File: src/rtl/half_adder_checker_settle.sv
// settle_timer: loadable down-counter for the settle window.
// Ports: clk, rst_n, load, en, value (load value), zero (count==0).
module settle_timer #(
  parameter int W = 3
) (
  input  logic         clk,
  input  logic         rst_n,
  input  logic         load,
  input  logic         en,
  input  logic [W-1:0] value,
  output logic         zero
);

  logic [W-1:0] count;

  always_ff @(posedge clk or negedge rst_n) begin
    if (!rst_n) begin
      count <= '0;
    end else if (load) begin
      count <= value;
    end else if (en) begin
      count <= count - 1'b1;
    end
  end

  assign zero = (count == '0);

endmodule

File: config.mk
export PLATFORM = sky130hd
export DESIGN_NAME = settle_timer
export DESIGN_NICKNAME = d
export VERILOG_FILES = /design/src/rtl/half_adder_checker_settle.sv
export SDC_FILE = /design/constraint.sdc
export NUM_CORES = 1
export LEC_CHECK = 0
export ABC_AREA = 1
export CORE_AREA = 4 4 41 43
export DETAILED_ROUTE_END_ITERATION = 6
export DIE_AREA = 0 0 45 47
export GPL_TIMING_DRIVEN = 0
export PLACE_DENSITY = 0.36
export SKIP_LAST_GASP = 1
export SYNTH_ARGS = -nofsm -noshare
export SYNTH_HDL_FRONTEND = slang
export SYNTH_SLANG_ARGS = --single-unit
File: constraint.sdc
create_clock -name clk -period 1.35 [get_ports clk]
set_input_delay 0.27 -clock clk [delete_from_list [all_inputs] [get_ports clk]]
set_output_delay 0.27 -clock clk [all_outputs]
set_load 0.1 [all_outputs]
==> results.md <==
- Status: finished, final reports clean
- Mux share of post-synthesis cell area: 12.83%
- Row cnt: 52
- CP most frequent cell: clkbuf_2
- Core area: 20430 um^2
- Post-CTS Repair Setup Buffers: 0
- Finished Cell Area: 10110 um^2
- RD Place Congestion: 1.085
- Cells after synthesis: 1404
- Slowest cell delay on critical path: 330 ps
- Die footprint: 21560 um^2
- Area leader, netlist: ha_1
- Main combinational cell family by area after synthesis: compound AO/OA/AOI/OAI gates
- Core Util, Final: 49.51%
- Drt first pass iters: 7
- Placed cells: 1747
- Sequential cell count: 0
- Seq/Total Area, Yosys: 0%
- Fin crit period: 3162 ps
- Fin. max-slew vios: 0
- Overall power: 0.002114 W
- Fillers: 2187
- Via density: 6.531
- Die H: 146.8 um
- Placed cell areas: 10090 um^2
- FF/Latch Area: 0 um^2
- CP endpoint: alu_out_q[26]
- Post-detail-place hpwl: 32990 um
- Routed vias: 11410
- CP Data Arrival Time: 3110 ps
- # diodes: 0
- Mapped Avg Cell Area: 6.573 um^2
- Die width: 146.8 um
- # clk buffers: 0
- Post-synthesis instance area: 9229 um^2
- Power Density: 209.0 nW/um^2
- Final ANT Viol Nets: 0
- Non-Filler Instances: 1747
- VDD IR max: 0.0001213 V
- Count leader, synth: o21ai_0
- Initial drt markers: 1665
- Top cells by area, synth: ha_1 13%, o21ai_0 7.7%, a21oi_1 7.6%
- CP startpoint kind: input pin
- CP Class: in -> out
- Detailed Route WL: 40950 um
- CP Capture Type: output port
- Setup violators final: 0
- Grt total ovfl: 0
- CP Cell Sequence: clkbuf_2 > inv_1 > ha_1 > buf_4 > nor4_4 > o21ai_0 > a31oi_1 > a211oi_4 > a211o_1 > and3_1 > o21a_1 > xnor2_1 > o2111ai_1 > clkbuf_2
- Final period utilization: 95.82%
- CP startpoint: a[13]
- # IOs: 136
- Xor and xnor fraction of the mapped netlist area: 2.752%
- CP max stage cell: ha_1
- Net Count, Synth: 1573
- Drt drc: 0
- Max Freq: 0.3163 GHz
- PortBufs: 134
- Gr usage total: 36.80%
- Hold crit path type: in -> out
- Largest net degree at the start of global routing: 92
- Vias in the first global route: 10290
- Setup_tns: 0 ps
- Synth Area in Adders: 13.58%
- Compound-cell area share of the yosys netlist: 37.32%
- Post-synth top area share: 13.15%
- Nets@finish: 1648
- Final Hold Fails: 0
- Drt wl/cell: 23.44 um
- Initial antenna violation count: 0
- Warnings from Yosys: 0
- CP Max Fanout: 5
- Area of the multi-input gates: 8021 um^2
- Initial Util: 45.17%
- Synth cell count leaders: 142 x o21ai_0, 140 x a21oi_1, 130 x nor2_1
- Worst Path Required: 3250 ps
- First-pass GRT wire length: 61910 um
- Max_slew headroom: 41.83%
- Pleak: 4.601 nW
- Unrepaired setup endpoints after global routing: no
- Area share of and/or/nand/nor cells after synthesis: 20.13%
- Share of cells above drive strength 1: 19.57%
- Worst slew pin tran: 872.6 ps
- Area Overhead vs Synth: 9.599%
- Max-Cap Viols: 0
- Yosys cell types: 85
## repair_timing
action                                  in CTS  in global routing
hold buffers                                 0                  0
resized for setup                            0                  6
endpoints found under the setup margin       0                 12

···

# [What is being asked]
Take the lines above from the one containing "- Die H: 146.8 um" to the one containing "- Final ANT Viol Nets: 0" and retype them exactly, both ends included, with nothing added.

# [Answer area]
- Die H: 146.8 um
- Placed cell areas: 10090 um^2
- FF/Latch Area: 0 um^2
- CP endpoint: alu_out_q[26]
- Post-detail-place hpwl: 32990 um
- Routed vias: 11410
- CP Data Arrival Time: 3110 ps
- # diodes: 0
- Mapped Avg Cell Area: 6.573 um^2
- Die width: 146.8 um
- # clk buffers: 0
- Post-synthesis instance area: 9229 um^2
- Power Density: 209.0 nW/um^2
- Final ANT Viol Nets: 0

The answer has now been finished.